Tuesday, February 16, 2016

The big "A" word

Let's get down and dirty shall we?
A N X I E T Y
I have anxiety, most days it's not bad and other days it's so bad I can't function. Certain things trigger it like bad memories, sounds that are correlated with those bad memories, and smells. I have had anxiety for as long as I can remember. My parents divorced when I was young and my first memories are of them fighting. After the divorce my mom remarried, and I despised her new husband (Still kind of do). After my mom remarried my dad passed away, and some other things I don't feel comfortable sharing happened. So everything piled on top of each other made me anxious about everything. I was never aware how severe the anxiety was until my Grandma got sick. It was around this time 4 years ago that she got sick and I remember having my first severe anxiety attack. Since then, I've had attacks frequently.
I went to the doctor after I got married and they prescribed me medicine to help with the symptoms, like feeling like an elephant was sitting on my chest, my fingers go numb, and I get really foggy. The meds made me numb, I couldn't feel anything, I was boarder line depressed. I hated taking them, but I did because I was afraid that my anxiety would ruin my marriage if I didn't take them. Keep in mind I was taking these "in the closet." He had no idea. After the divorce I stopped taking them and I finally was able to feel, all of the feelings from the divorce, my grandmas death, everything.

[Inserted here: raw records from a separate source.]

$ cat src/rtl/hier_node_pkg.sv
// Shared types and helpers for the hierarchy dispatch node.
package hier_node_pkg;

  localparam int unsigned MAX_CHILD = 32;

  typedef enum logic [1:0] {
    IDLE,
    ISSUE,
    COLLECT,
    RESPOND
  } state_t;

  // Single set bit at position idx, or all zeros when idx is outside the child range.
  function automatic logic [MAX_CHILD-1:0] onehot(input int unsigned idx,
                                                  input int unsigned num_child);
    logic [MAX_CHILD-1:0] mask;
    mask = '0;
    if (idx < num_child) mask = MAX_CHILD'(1) << idx;
    return mask;
  endfunction

endpackage

$ cat src/rtl/hier_node_timeout.sv
// Transaction timeout counter: cleared at request acceptance, counts while enabled,
// and flags expiry on the last allowed cycle. LIMIT of 0 never expires.
module hier_node_timeout #(
  parameter int unsigned LIMIT = 255
) (
  input  logic clk,
  input  logic rst_n,
  input  logic clr,
  input  logic en,
  output logic expire
);

  localparam int unsigned CNT_W = (LIMIT > 1) ? $clog2(LIMIT) : 1;

  logic [CNT_W-1:0] cnt_q, cnt_d;

  // NOTE: the next-state value is defaulted before any branch so no path leaves it unassigned and infers a latch.
  always_comb begin
    cnt_d = cnt_q;
    if (clr)     cnt_d = '0;
    else if (en) cnt_d = cnt_q + CNT_W'(1);
  end

  // NOTE: non-blocking assignments make every flop take its new value together at the edge.
  always_ff @(posedge clk or negedge rst_n) begin
    if (!rst_n) cnt_q <= '0;
    else        cnt_q <= cnt_d;
  end

  assign expire = (LIMIT != 0) && en && (cnt_q == CNT_W'(LIMIT - 1));

endmodule

$ cat src/rtl/hier_node_dispatch.sv
// Hierarchy node: fans one parent request out to NUM_CHILD children (broadcast or
// sequential), sums their responses, and answers upstream with a timeout/error path.
module hier_node_dispatch
  import hier_node_pkg::*;
#(
  parameter int unsigned NUM_CHILD   = 5,
  parameter int unsigned DATA_W      = 16,
  parameter int unsigned SEQ_MODE    = 0,
  parameter int unsigned TIMEOUT_CYC = 255
) (
  input  logic                          clk,
  input  logic                          rst_n,
  input  logic                          up_req_valid,
  output logic                          up_req_ready,
  input  logic [DATA_W-1:0]             up_req_data,
  output logic                          up_rsp_valid,
  input  logic                          up_rsp_ready,
  output logic [DATA_W-1:0]             up_rsp_data,
  output logic                          up_rsp_err,
  output logic [NUM_CHILD-1:0]          ch_req_valid,
  input  logic [NUM_CHILD-1:0]          ch_req_ready,
  output logic [DATA_W-1:0]             ch_req_data,
  input  logic [NUM_CHILD-1:0]          ch_rsp_valid,
  output logic [NUM_CHILD-1:0]          ch_rsp_ready,
  input  logic [NUM_CHILD*DATA_W-1:0]   ch_rsp_data,
  output logic                          busy
);

  localparam int unsigned IDX_W = (NUM_CHILD > 1) ? $clog2(NUM_CHILD) : 1;

  state_t               state_q, state_d;
  logic [NUM_CHILD-1:0] pend_req_q, pend_req_d;
  logic [NUM_CHILD-1:0] pend_rsp_q, pend_rsp_d;
  logic [NUM_CHILD-1:0] stale_q, stale_d;
  logic [DATA_W-1:0]    acc_q, acc_d;
  logic [DATA_W-1:0]    data_q, data_d;
  logic [IDX_W-1:0]     idx_q, idx_d;
  logic                 err_q, err_d;
  logic                 rdy_q, rdy_d;

  logic [NUM_CHILD-1:0] req_hs, rsp_hs;
  logic [DATA_W-1:0]    rsp_sum;
  logic                 tmo_clr, tmo_en, tmo_expire;

  assign ch_req_valid = (state_q == ISSUE) ? pend_req_q : '0;
  // Stale children are drained in every state so a late answer can never land in a new transaction.
  assign ch_rsp_ready = ((state_q == COLLECT) ? pend_rsp_q : '0) | stale_q;
  assign ch_req_data  = data_q;
  assign up_req_ready = rdy_q;
  assign up_rsp_valid = (state_q == RESPOND);
  assign up_rsp_data  = acc_q;
  assign up_rsp_err   = err_q;
  assign busy         = (state_q != IDLE) || (stale_q != '0);

  assign req_hs = ch_req_valid & ch_req_ready;
  assign rsp_hs = ch_rsp_valid & ch_rsp_ready;
  assign tmo_en = (state_q == ISSUE) || (state_q == COLLECT);

  hier_node_timeout #(.LIMIT(TIMEOUT_CYC)) u_timeout (
    .clk    (clk),
    .rst_n  (rst_n),
    .clr    (tmo_clr),
    .en     (tmo_en),
    .expire (tmo_expire)
  );

  always_comb begin
    state_d    = state_q;
    pend_req_d = pend_req_q;
    pend_rsp_d = pend_rsp_q;
    acc_d      = acc_q;
    data_d     = data_q;
    idx_d      = idx_q;
    err_d      = err_q;
    stale_d    = stale_q & ~rsp_hs;
    tmo_clr    = 1'b0;

    rsp_sum = '0;
    for (int i = 0; i < NUM_CHILD; i++) begin
      if (rsp_hs[i] && pend_rsp_q[i]) rsp_sum = rsp_sum + ch_rsp_data[i*DATA_W +: DATA_W];
    end

    unique case (state_q)
      IDLE: begin
        if (up_req_valid && rdy_q) begin
          data_d     = up_req_data;
          acc_d      = '0;
          err_d      = 1'b0;
          idx_d      = '0;
          pend_rsp_d = '0;
          pend_req_d = (SEQ_MODE != 0) ? NUM_CHILD'(onehot(0, NUM_CHILD)) : '1;
          tmo_clr    = 1'b1;
          state_d    = ISSUE;
        end
      end
      ISSUE: begin
        pend_req_d = pend_req_q & ~req_hs;
        pend_rsp_d = pend_rsp_q | req_hs;
        if (pend_req_d == '0) state_d = COLLECT;
      end
      COLLECT: begin
        pend_rsp_d = pend_rsp_q & ~rsp_hs;
        acc_d      = acc_q + rsp_sum;
        if (pend_rsp_d == '0) begin
          if ((SEQ_MODE == 0) || (idx_q == IDX_W'(NUM_CHILD - 1))) begin
            state_d = RESPOND;
          end else begin
            idx_d      = idx_q + IDX_W'(1);
            pend_req_d = NUM_CHILD'(onehot(32'(idx_q) + 32'd1, NUM_CHILD));
            state_d    = ISSUE;
          end
        end
      end
      RESPOND: begin
        if (up_rsp_ready) state_d = IDLE;
      end
    endcase

    // A normal completion on the expiry cycle wins; otherwise outstanding children turn stale.
    if (tmo_expire && (state_d != RESPOND)) begin
      state_d    = RESPOND;
      err_d      = 1'b1;
      stale_d    = stale_d | pend_rsp_d;
      pend_rsp_d = '0;
      pend_req_d = '0;
    end

    rdy_d = (state_d == IDLE) && (stale_d == '0);
  end

  always_ff @(posedge clk or negedge rst_n) begin
    if (!rst_n) begin
      state_q    <= IDLE;
      pend_req_q <= '0;
      pend_rsp_q <= '0;
      stale_q    <= '0;
      acc_q      <= '0;
      data_q     <= '0;
      idx_q      <= '0;
      err_q      <= 1'b0;
      rdy_q      <= 1'b0;
    end else begin
      state_q    <= state_d;
      pend_req_q <= pend_req_d;
      pend_rsp_q <= pend_rsp_d;
      stale_q    <= stale_d;
      acc_q      <= acc_d;
      data_q     <= data_d;
      idx_q      <= idx_d;
      err_q      <= err_d;
      rdy_q      <= rdy_d;
    end
  end

endmodule

$ cat config.mk
export PLATFORM = sky130hd
export DESIGN_NAME = hier_node_dispatch
export DESIGN_NICKNAME = d
export VERILOG_FILES = /design/src/rtl/hier_node_pkg.sv /design/src/rtl/hier_node_timeout.sv /design/src/rtl/hier_node_dispatch.sv
export SDC_FILE = /design/constraint.sdc
export NUM_CORES = 1
export LEC_CHECK = 0
export CORE_ASPECT_RATIO = 0.6
export CORE_MARGIN = 2
export CORE_UTILIZATION = 45
export CTS_CLUSTER_DIAMETER = 200
export CTS_CLUSTER_SIZE = 12
export DETAILED_ROUTE_END_ITERATION = 16
export PLACE_DENSITY = 0.79
export SLEW_MARGIN = 5
export SYNTH_ARGS = -nofsm -noshare
export SYNTH_HDL_FRONTEND = slang
export SYNTH_HIERARCHICAL = 1
export SYNTH_SLANG_ARGS = --single-unit
$ cat constraint.sdc
create_clock -name clk -period 15.85 [get_ports clk]
set_clock_uncertainty 0.05 [all_clocks]
set_input_delay 3.17 -clock clk [delete_from_list [all_inputs] [get_ports clk]]
set_output_delay 3.17 -clock clk [all_outputs]
set_load 0.005 [all_outputs]
Word level (Yosys, flattened, before mapping)
Index checks and enable logic that the tools add are counted.

storage, ports and cells
  register bits = 59
  output and inout bits = 46
  word-level logic and storage cells = 88
  input port bits = 110

operators by class
  reduce and logical (&&, ||, !) cells = 27
  equal/unequal tests = 7
  add/sub/neg operators = 6
  bitwise logic cells = 10
  multiplexer cells = 29

operators with widths
  kind                                                           number
  16-bit two-way mux                                             6
  16-bit adder                                                   5
  5-bit two-way mux                                              7
  16-bit one-hot mux with 2 select lines                         1
  5-bit AND                                                      5
  8-bit two-way mux                                              2
  5-bit logical NOT                                              3
  5-bit bitwise OR                                               3
  5-bit one-hot mux with 3 select lines                          1
  2-bit two-way mux                                              5
  5-bit inverter                                                 2
  5-bit one-hot mux with 2 select lines                          1
  2-bit nonzero test                                             5
  1-bit logical AND                                              9
  8-bit by 1-bit adder with 8-bit output, second input constant  1
  8-bit equality test, second input constant                     1
  2-bit one-hot mux with 4 select lines                          1
  2-bit AND reduction                                            4
  1-bit two-way mux                                              5
  5-bit nonzero test                                             1
  2-bit equality test, second input constant                     2
  2-bit logical NOT                                              2
  2-bit != test, second input constant                           2
  3-bit != test, second input constant                           1
  3 further kinds                                                4

Logic depth before layout (Yosys ltp)
Gate-level depths: netlist (run 1).

  depth in word-level cells = 16
  mapped depth = 47
  depth with buffers taken out = 46

Modules after synthesis
Netlist (run 1), hierarchy kept.

modules (own cells, without submodules)
  module              sequential area each (µm²)  cells an instance  instances  area each (µm²)
  hier_node_dispatch  1276.2                      872                1          6482.5
  hier_node_timeout   200.2                       41                 1          411.6

Worst setup path after synthesis (run 1)
No wires, ideal clock.

  path type = input -> register
  start point = input port ch_rsp_valid[0]
  end point = register acc_q[15], in the netlist up_rsp_data[15]
  data arrival time = 10.187 ns
  setup slack = 5.483 ns
  required time = 15.670 ns
  library setup time = 0.130 ns
  buffers on the path = 1
  cell stages on the path = 43
  path through = o211a_1 -> clkbuf_1 -> nand2_1 -> inv_1 -> ha_1 -> fa_1 -> inv_1 -> maj3_1 -> a211oi_1 -> o21a_1 -> or3_1 -> nand2_1 -> o21ai_0 -> ha_1 -> o21ai_0 -> a21oi_1 -> or3_1 -> nand2_1 -> (+7 left out) -> a21oi_1 -> ha_1 -> and3_1 -> o21ai_0 -> a21oi_1 -> o21a_1 -> nor2_1 -> xnor2_1 -> mux2_2 -> ha_1 -> a21oi_1 -> o21ai_0 -> a21o_1 -> a21oi_1 -> xnor2_1 -> xnor3_1 -> xnor2_1 -> o21ai_1

on the way
  longest elaborated chain between the ends = 13

ends and longest elaborated chain
  item                                        RTL line                   source
  start, declared                             hier_node_dispatch.sv:23   input logic [NUM_CHILD-1:0] ch_rsp_valid,
  5-bit AND (*)                               hier_node_dispatch.sv:56   assign rsp_hs = ch_rsp_valid & ch_rsp_ready;
  1-bit logical AND (*)                       hier_node_dispatch.sv:80   if (rsp_hs[i] && pend_rsp_q[i]) rsp_sum = rsp_sum + ch_rsp_data[i*DATA_W +: DATA_W];
  16-bit two-way mux (*)                      hier_node_dispatch.sv:80
  16-bit adder                                hier_node_dispatch.sv:80
  16-bit two-way mux (*)                      hier_node_dispatch.sv:80
  16-bit adder                                hier_node_dispatch.sv:80
  16-bit two-way mux (*)                      hier_node_dispatch.sv:80
  16-bit adder                                hier_node_dispatch.sv:80
  16-bit two-way mux (*)                      hier_node_dispatch.sv:80
  16-bit adder                                hier_node_dispatch.sv:80
  16-bit two-way mux (*)                      hier_node_dispatch.sv:80
  16-bit adder (*)                            hier_node_dispatch.sv:103  acc_d = acc_q + rsp_sum;
  16-bit one-hot mux with 2 select lines (*)  hier_node_dispatch.sv:83   unique case (state_q)
  end signal, assigned                        hier_node_dispatch.sv:137  acc_q <= '0;
  end signal, assigned                        hier_node_dispatch.sv:147  acc_q <= acc_d;
  end, declared                               hier_node_dispatch.sv:35   logic [DATA_W-1:0] acc_q, acc_d;

Every way passes the cells marked *; elsewhere a longest branch is shown, timed or not.
A chain may end at the register's enable or synchronous reset.

Worst setup path in the final report (run 1)
Ends and elaborated chain as after synthesis.

==> results by group, run 1 <==
Clock tree
  • Clk slew on worst S/H paths: 0.05 ns
  • TritonCTS Buffers: 9
  • Clock tree buffer depth: 2
  • Resized Gates After CTS: 0
  • Hold-fix buffers, CTS: 0
  • CTS tree: yes
  • CTS sink count: 59
  • H-tree depth: 3
  • Clock root buffer: clkbuf_16
  • Latest clock arrival within the worst-skew pair: 0.33 ns
  • Postcts setup bufs: 0

Power
  • Tot Pwr: 955 uW
  • Lkg Pwr: 4.22 nW
  • PD cells: 106 nW/um^2
  • VDD IR max: 0.0000605 V

Yosys
  • Library cells used by synthesis: 71
  • Synth Cell Area: 6890 um^2
  • Most used DFF post-synth: dfrtp_1
  • Post-synth EDFFs: 0
  • Yosys reg bits: 59
  • Sequential cell area fraction in the yosys report: 21.4%
  • Mapped Nets: 1111
  • Number of synthesis warnings: 6
  • Synth async-reset ratio: 100%
  • Syn avg cell area: 7.55 um^2
  • Syn Inst Count: 913

Floorplan
  • Initial Utilization: 46.8%
  • Io pins: 156
  • Die Y: 99.9 um
  • DIE AREA: 16400 um^2
  • DIE WIDTH: 164 um
  • Row count: 34
  • Core area: 14700 um^2

Final layout
  • Ant diodes: 0
  • Layout cells sized above 1: 4.78%
  • Nets: 1261
  • Fill cells: 1323
  • Area Overhead vs Synth: 30.6%

Setup path
  • CP Class: input pin to flip-flop
  • Worst path bufs/invs: 5
  • CP max FO: 14
  • Most used cell, CP: a21oi_1
  • Setup crit start kind: input pin
  • Worst path required time: 16.00 ns
  • Critical path arrival: 12.08 ns
  • Slowest stage delay, CP: 0.59 ns
  • CP top delay family: compound AO/OA/AOI/OAI gates
  • CP Capture Type: flip-flop
  • Crit path depth: 45
  • Slowest cell on crit path: clkdlybuf4s50_1
  • Worst-case reg-to-reg path depth: 46

STA
  • Final max-slew violation count: 0
  • F_max: 0.0838 GHz
  • Final critical-path share of the clock period: 75.3%
  • Setup TNS: 0 ns
  • Worst slew pin tran: 0.766 ns
  • Post-layout minimum cycle time: 11.94 ns
  • Worst Hold Slack: 0.421 ns
  • Final setup vio count: 0
  • Unrepaired setup endpoints after global routing: false
  • Final Hold Viols: 0
  • Max_slew headroom: 48.9%

Hold path
  • WHS Path Cells: 2
  • Hold Path Class: flip-flop to flip-flop

Routing
  • Routed WL per cell: 17.0 um
  • Routed Antenna Nets: 0
  • DR pass1 iterations: 5
  • Vias: 7252
  • DR iter-0 viols: 701
  • Final wirelength: 21500 um
  • DR DRC count: 0
  • Vias per cell: 5.73

Placed design
  • Gp weighted congestion: 0.972
  • Port bufs: 155
  • DP Wirelength: 17100 um

Run
  • # Max-Cap Violations: 0

Global route
  • Grt ovf: 0
  • Global-route wire length before repair: 34400 um
  • Largest net degree at the start of global routing: 60
  • Total GRT Usage: 26.3%
  • Vias in the first global route: 6755
  • Initial antenna violation count: 0

Status
  • Status: finished, final reports clean
-- path summary, 6_finish.rpt --
kind | from | to | slack [ns]
setup reg to reg | state_q[0] | up_rsp_data[15] | 6.18
hold reg to reg | ch_req_data[13] | ch_req_data[13] | 0.42
setup / recovery | ch_rsp_valid[0] | up_rsp_data[15] | 3.91
hold / removal | ch_req_data[13] | ch_req_data[13] | 0.42
min in group asynchronous | rst_n | ch_req_data[15] | 2.94
max in group asynchronous | rst_n | pend_req_q[3] | 12.30
-- power breakdown --
part	leakage (nW)	switching [mW]	internal, mW
Clock	0.179	0.0681	0.166
Sequential	0.755	0.0539	0.204
Combinational	3.28	0.241	0.221
Total	4.22	0.363	0.592
-- layout by cell type, fill, tap and decap left out, types with 4 or more instances in the layout --
master           count
mux2_2              15
and3_1               7
xor2_1              25
o21bai_1             4
nor4_1               4
ha_1                83
a211oi_1            12
clkdlybuf4s50_1    154
a21o_1              10
nand3_1             21
buf_4                6
or3_1               12
a21oi_1             66
a21boi_0             7
a32oi_1              5
nor2_1              90
inv_1               60
xnor2_1             27
and2_1              18
nand4_1              7
o211ai_1             5
o21ai_0             71
o31ai_1             16
o22ai_1              7
dfrtp_1             59
a32o_1               4
nor3_1              15
nand2_1            153
fa_1                 5
clkbuf_16            9
nand2b_1             6
nor2b_1              9
o21a_1              12
-- worst reg2reg max path: cells and delay by family, from the launching register on --
kind                     cells  cell delay, ns
AND/OR/NAND/NOR              7            0.80
XOR/XNOR                     6            0.88
flip-flops                   1            0.41
multiplexers                 2            0.49
AO/OA/AOI/OAI               18            3.77
adder cells (fa/ha/maj)      8            2.65
buffers and inverters        5            0.46
-- cells by family after synthesis --
group                    count (synthesis)  share of synthesized area [%]
AO/OA/AOI/OAI                          248                           23.1
XOR/XNOR                                53                           6.93
adder cells (fa/ha/maj)                 90                           16.8
buffers and inverters                   83                           4.63
flip-flops                              59                           21.4
multiplexers                            19                           3.10
AND/OR/NAND/NOR                        361                           24.0
-- through the flow --
stage	setup WS (ns)	util, %	cells	cell area, um^2
global placement	4.14	58.7	1250	8640
detailed placement	3.78	58.7	1250	8640
floorplan	5.48	-	913	6890
global route	3.25	61.2	1266	9000
CTS	4.09	61.2	1266	9000
finish	3.91	61.2	1266	9000
-- registers in the layout, summed over array words and instances (netlist names) --
register / flops
u_timeout/cnt_q: 8
up_rsp_data: 16
pend_req_q: 5
state_q: 2
up_rsp_err: 1
pend_rsp_q: 5
stale_q: 5
up_req_ready: 1
ch_req_data: 16
-- area by class of cell --
type / instances / area [um^2] / share of cell area [%]
inverters: 61 / 229 / 2.54
flip-flops and latches: 59 / 1480 / 16.4
clock inverters: 4 / 95.1 / 1.06
clock buffers: 12 / 267 / 2.96
well taps: 198 / 248 / 2.75
repair buffers: 161 / 1590 / 17.7
multi-input cells: 771 / 5100 / 56.6
-- cell usage after synthesis (3+ instances only) --
master    instances  area, um^2
a211oi_1         12        90.1
ha_1             83        1040
o21ai_0          71         355
nand3b_1          3        22.5
nor3b_1           3        22.5
nor2b_1           9        56.3
xnor2_1          27         236
or3_1            12        75.1
a21o_1           10        75.1
and2_1           18         113
xor2_1           25         219
and3_1            7        43.8
a32oi_1           5        43.8
nand3_1          21         105
a31oi_1           3        18.8
a21boi_0          7        52.6
o21a_1           12        90.1
nor2_1           90         338
fa_1              5         100
nor4_1            4        25.0
mux2i_1           3        30.0
clkbuf_1         20        75.1
nor3_1           15        75.1
o31ai_1          16         120
dfrtp_1          59        1480
mux2_2           15         169
o21bai_1          4        30.0
nand2_1         153         574
o22ai_1           7        43.8
nand2b_1          6        37.5
inv_1            60         225
a21oi_1          66         330
o211ai_1          5        37.5
a32o_1            4        40.0
nand4_1           7        43.8
-- layer usage --
metal / vias to the layer above / GRT usage [%] / routed length (um)
li1: 3543 / - / -
met1: 3369 / 41.9 / 10800
met2: 322 / 36.7 / 8420
met3: 18 / 5.45 / 2090
met4: 0 / 3.91 / 146
met5: - / 0 / 0
No activity file was read; power rests on OpenSTA's default activity.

I haven't been on meds in over a year. Anxiety rules my life, I live with it all day everyday. There is no cure, all I can do is talk myself down if I can bring awareness to it. The biggest issue is that not many people know what it is or how to respond to it. Anxiety has such a bad rap, there is one person who understands it. I rely on her for comfort in times of high anxiety and she does me. No one understands how debilitating it is, because many people have never had to experience it.
Anxiety will never leave my life. I wish more than anything I could rid myself of this.